Since Lambda functions are stateless and asynchronous, meaning that state from one function doesn’t carry over to any subsequent Lambda calls, database connections can’t be kept alive. Every database connection must be opened and closed during the runtime of the function. This has been a problem for many and the only real way to mitigate this issue was to control the concurrency of your lambdas to prevent them from flooding the database when they scale. There were some solutions that managed to reuse connections while the lambda was still warm but this was far from ideal and seemed more of a hack than a solution to a very clear problem in serverless architecture.
Introducing RDS Proxy
To solve this problem, AWS introduced RDS Proxy. When using RDS Proxy in front of your database, the Proxy will manage connection pools for you and allow your Lambda functions to borrow existing connections rather than create new ones. Then your Proxy will forward your request to RDS and return the result. Besides offering speed and scalability to your Lambda functions, Proxy also automatically fails over to standby databases if your primary database fails while preserving application connections. Proxy helps to mitigate database failures due to too many connections by allowing you to control the number of connections Proxy will allow. This means you could set it to only use 80% of the allowed maximum connections to prevent overloading your database. While it does help to scale, it is still limited by the maximum number of connections your database can allow.

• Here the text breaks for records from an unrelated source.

==> src/rtl/pmem_arbiter_if.sv <==
// Bus bundle between the two line requesters, the arbiter and the memory port.
// The slave modport is the arbiter's view; master is the environment's view.
interface pmem_arbiter_if;
  // instruction side (prefetch read stream)
  logic         inst_read;
  logic [31:0]  inst_address;
  logic         inst_resp;
  logic [255:0] inst_rdata;

  // data side (D-cache read / writeback)
  logic         data_read;
  logic         data_write;
  logic [31:0]  data_address;
  logic [255:0] data_wdata;
  logic         data_resp;
  logic [255:0] data_rdata;

  // physical memory line port
  logic         pmem_read;
  logic         pmem_write;
  logic [31:0]  pmem_address;
  logic [255:0] pmem_wdata;
  logic         pmem_resp;
  logic [255:0] pmem_rdata;

  modport slave (
    input  inst_read, inst_address,
    input  data_read, data_write, data_address, data_wdata,
    input  pmem_resp, pmem_rdata,
    output inst_resp, inst_rdata,
    output data_resp, data_rdata,
    output pmem_read, pmem_write, pmem_address, pmem_wdata
  );

  modport master (
    output inst_read, inst_address,
    output data_read, data_write, data_address, data_wdata,
    output pmem_resp, pmem_rdata,
    input  inst_resp, inst_rdata,
    input  data_resp, data_rdata,
    input  pmem_read, pmem_write, pmem_address, pmem_wdata
  );
endinterface

==> src/rtl/pmem_arbiter.sv <==
// Two-requester arbiter for the 256-bit physical-memory line port.
// Data side has priority; a saturating starvation counter forces an
// instruction grant after STARVE_LIMIT consecutive data grants made while
// an instruction read was waiting.
module pmem_arbiter #(
  parameter int unsigned STARVE_LIMIT = 4,
  parameter int unsigned CNT_W        = 3
) (
  input  logic          clk,
  input  logic          rst,
  pmem_arbiter_if.slave bus
);

  typedef enum logic [1:0] {
    IDLE       = 2'd0,
    SERVE_INST = 2'd1,
    SERVE_DATA = 2'd2
  } state_e;

  localparam logic [CNT_W-1:0] LIMIT   = CNT_W'(STARVE_LIMIT);
  localparam logic [CNT_W-1:0] CNT_MAX = '1;

  generate
    if ((64'd1 << CNT_W) <= 64'(STARVE_LIMIT)) begin : g_bad_cnt_w
      $error("pmem_arbiter: CNT_W too narrow to hold STARVE_LIMIT");
    end
  endgenerate

  state_e         state_q, state_d;
  logic [CNT_W-1:0] cnt_q, cnt_d;
  logic [31:0]    addr_q, addr_d;
  logic [255:0]   wdata_q, wdata_d;
  logic           wr_q, wr_d;

  logic data_req;
  logic starved;

  // Arbitration in IDLE, request latching on grant, return to IDLE on pmem_resp.
  always_comb begin
    state_d  = state_q;
    cnt_d    = cnt_q;
    addr_d   = addr_q;
    wdata_d  = wdata_q;
    wr_d     = wr_q;
    data_req = bus.data_read | bus.data_write;
    starved  = (cnt_q >= LIMIT);

    unique case (state_q)
      IDLE: begin
        // Data wins unless an instruction read is waiting and has been starved.
        if (data_req && !(bus.inst_read && starved)) begin
          state_d = SERVE_DATA;
          addr_d  = bus.data_address;
          wdata_d = bus.data_wdata;
          // read+write together resolves to a write
          wr_d    = bus.data_write;
          if (bus.inst_read) begin
            cnt_d = (cnt_q == CNT_MAX) ? cnt_q : cnt_q + 1'b1;
          end else begin
            cnt_d = '0;
          end
        end else if (bus.inst_read) begin
          state_d = SERVE_INST;
          addr_d  = bus.inst_address;
          wr_d    = 1'b0;
          cnt_d   = '0;
        end
      end
      SERVE_INST: begin
        if (bus.pmem_resp) state_d = IDLE;
      end
      SERVE_DATA: begin
        if (bus.pmem_resp) state_d = IDLE;
      end
      default: state_d = IDLE;
    endcase
  end

  // Memory strobes from latched state; responses routed only to the granted side.
  always_comb begin
    bus.pmem_read    = 1'b0;
    bus.pmem_write   = 1'b0;
    bus.pmem_address = addr_q;
    bus.pmem_wdata   = wdata_q;
    bus.inst_resp    = 1'b0;
    bus.inst_rdata   = '0;
    bus.data_resp    = 1'b0;
    bus.data_rdata   = '0;

    unique case (state_q)
      SERVE_INST: begin
        bus.pmem_read = 1'b1;
        if (bus.pmem_resp) begin
          bus.inst_resp  = 1'b1;
          bus.inst_rdata = bus.pmem_rdata;
        end
      end
      SERVE_DATA: begin
        bus.pmem_read  = ~wr_q;
        bus.pmem_write = wr_q;
        if (bus.pmem_resp) begin
          bus.data_resp  = 1'b1;
          bus.data_rdata = bus.pmem_rdata;
        end
      end
      default: ;
    endcase
  end

  // State and latched-request registers; reset aborts any transaction in flight.
  always_ff @(posedge clk) begin
    if (rst) begin
      state_q <= IDLE;
      cnt_q   <= '0;
      addr_q  <= '0;
      wdata_q <= '0;
      wr_q    <= 1'b0;
    end else begin
      state_q <= state_d;
      cnt_q   <= cnt_d;
      addr_q  <= addr_d;
      wdata_q <= wdata_d;
      wr_q    <= wr_d;
    end
  end

endmodule

==> src/flat_wrapper.sv <==
// flat-port wrapper written by rule: the top's interface ports become plain ports
module pmem_arbiter_flat 
#(
  parameter int unsigned STARVE_LIMIT = 4,
  parameter int unsigned CNT_W        = 3
)
  (clk, rst, bus_inst_read, bus_inst_address, bus_data_read, bus_data_write, bus_data_address, bus_data_wdata, bus_pmem_resp, bus_pmem_rdata, bus_inst_resp, bus_inst_rdata, bus_data_resp, bus_data_rdata, bus_pmem_read, bus_pmem_write, bus_pmem_address, bus_pmem_wdata);
  pmem_arbiter_if bus_i ();
  input  logic clk;
  input  logic rst;
  input wire logic [$bits(bus_i.inst_read)-1:0] bus_inst_read;
  input wire logic [$bits(bus_i.inst_address)-1:0] bus_inst_address;
  input wire logic [$bits(bus_i.data_read)-1:0] bus_data_read;
  input wire logic [$bits(bus_i.data_write)-1:0] bus_data_write;
  input wire logic [$bits(bus_i.data_address)-1:0] bus_data_address;
  input wire logic [$bits(bus_i.data_wdata)-1:0] bus_data_wdata;
  input wire logic [$bits(bus_i.pmem_resp)-1:0] bus_pmem_resp;
  input wire logic [$bits(bus_i.pmem_rdata)-1:0] bus_pmem_rdata;
  output wire logic [$bits(bus_i.inst_resp)-1:0] bus_inst_resp;
  output wire logic [$bits(bus_i.inst_rdata)-1:0] bus_inst_rdata;
  output wire logic [$bits(bus_i.data_resp)-1:0] bus_data_resp;
  output wire logic [$bits(bus_i.data_rdata)-1:0] bus_data_rdata;
  output wire logic [$bits(bus_i.pmem_read)-1:0] bus_pmem_read;
  output wire logic [$bits(bus_i.pmem_write)-1:0] bus_pmem_write;
  output wire logic [$bits(bus_i.pmem_address)-1:0] bus_pmem_address;
  output wire logic [$bits(bus_i.pmem_wdata)-1:0] bus_pmem_wdata;
  assign bus_i.inst_read = bus_inst_read;
  assign bus_i.inst_address = bus_inst_address;
  assign bus_i.data_read = bus_data_read;
  assign bus_i.data_write = bus_data_write;
  assign bus_i.data_address = bus_data_address;
  assign bus_i.data_wdata = bus_data_wdata;
  assign bus_i.pmem_resp = bus_pmem_resp;
  assign bus_i.pmem_rdata = bus_pmem_rdata;
  assign bus_inst_resp = bus_i.inst_resp;
  assign bus_inst_rdata = bus_i.inst_rdata;
  assign bus_data_resp = bus_i.data_resp;
  assign bus_data_rdata = bus_i.data_rdata;
  assign bus_pmem_read = bus_i.pmem_read;
  assign bus_pmem_write = bus_i.pmem_write;
  assign bus_pmem_address = bus_i.pmem_address;
  assign bus_pmem_wdata = bus_i.pmem_wdata;
  pmem_arbiter #(.STARVE_LIMIT(STARVE_LIMIT), .CNT_W(CNT_W)) u_core (.clk(clk), .rst(rst), .bus(bus_i));
endmodule
==> config.mk <==
export PLATFORM = sky130hd
export DESIGN_NAME = pmem_arbiter_flat
export DESIGN_NICKNAME = d
export VERILOG_FILES = /design/src/rtl/pmem_arbiter_if.sv /design/src/rtl/pmem_arbiter.sv /design/src/flat_wrapper.sv
export SDC_FILE = /design/constraint.sdc
export NUM_CORES = 1
export LEC_CHECK = 0
export ABC_AREA = 1
export BUFFER_PORTS_ARGS = -buffer_cell sky130_fd_sc_hd__buf_2
export CORE_AREA = 4 4 537 539
export CTS_CLUSTER_SIZE = 14
export DETAILED_ROUTE_END_ITERATION = 8
export DIE_AREA = 0 0 541 543
export HOLD_SLACK_MARGIN = 0.08
export PLACE_DENSITY = 0.3
export SLEW_MARGIN = 20
export SYNTH_ARGS = -nofsm -noshare
export SYNTH_HDL_FRONTEND = slang
export SYNTH_SLANG_ARGS = --single-unit
==> constraint.sdc <==
create_clock -name clk -period 2.1 [get_ports clk]
set_clock_uncertainty 0.1 [all_clocks]
set_input_delay 0.315 -clock clk [delete_from_list [all_inputs] [get_ports clk]]
set_output_delay 0.315 -clock clk [all_outputs]
set_load 0.02 [all_outputs]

RDS Proxy can also add additional security to your databases. It uses database credentials stored in Secrets Manager to connect to the database, but your Lambda can use IAM authentication by using the AWS SDK to generate a signed password to connect to the Proxy
This is a good summary of the authentication process that occurs when your application queries a database through RDS Proxy.
Credit: https://aws.amazon.com/blogs/compute/introducing-the-serverless-lamp-stack-part-2-relational-databases/
How to use RDS Proxy for MySQL RDS
To use RDS Proxy, you'll need to have a couple of core components:
- RDS Proxy (obviously)
- An RDS Proxy Target Group
- A compatible RDS database instance
- Database credentials in Secrets Manager
I'll be using CloudFormation templates to demonstrate the RDS Proxy configuration, but will assume you already have a database instance set up. Here is a very simple RDS Proxy configuration:
DbProxy:
Type: AWS::RDS::DBProxy
Properties:
Auth:
- AuthScheme: SECRETS # Proxy will use credentials in Secrets Manager to authenticate with the DB
SecretArn: !Ref: DbUserSecret
IAMAuth: REQUIRED # Connections to the Proxy must use IAM auth
DebugLogging: true
DBProxyName: my-db-proxy
EngineFamily: MYSQL
IdleClientTimeout: 1800
RequireTLS: true
VpcSubnetIds:
- !Ref: PrivateSubnet
VpcSecurityGroupIds:
- !Ref: ProxySG
RoleArn: !GetAtt: [ProxyRole, Arn]
Something to note here is that in order for RDS to authenticate with your database you need to reference credentials stored in Secrets Manager. This also means that you must create a database user that uses those credentials. What I would recommend is to make one database user for regular querying of the database with limited SELECT, UPDATE, INSERT, DELETE permissions, and another to run database migrations with permissions to change tables and such. The credentials for both of those users would need to be stored in Secrets Manager and referenced here in the Proxy configuration.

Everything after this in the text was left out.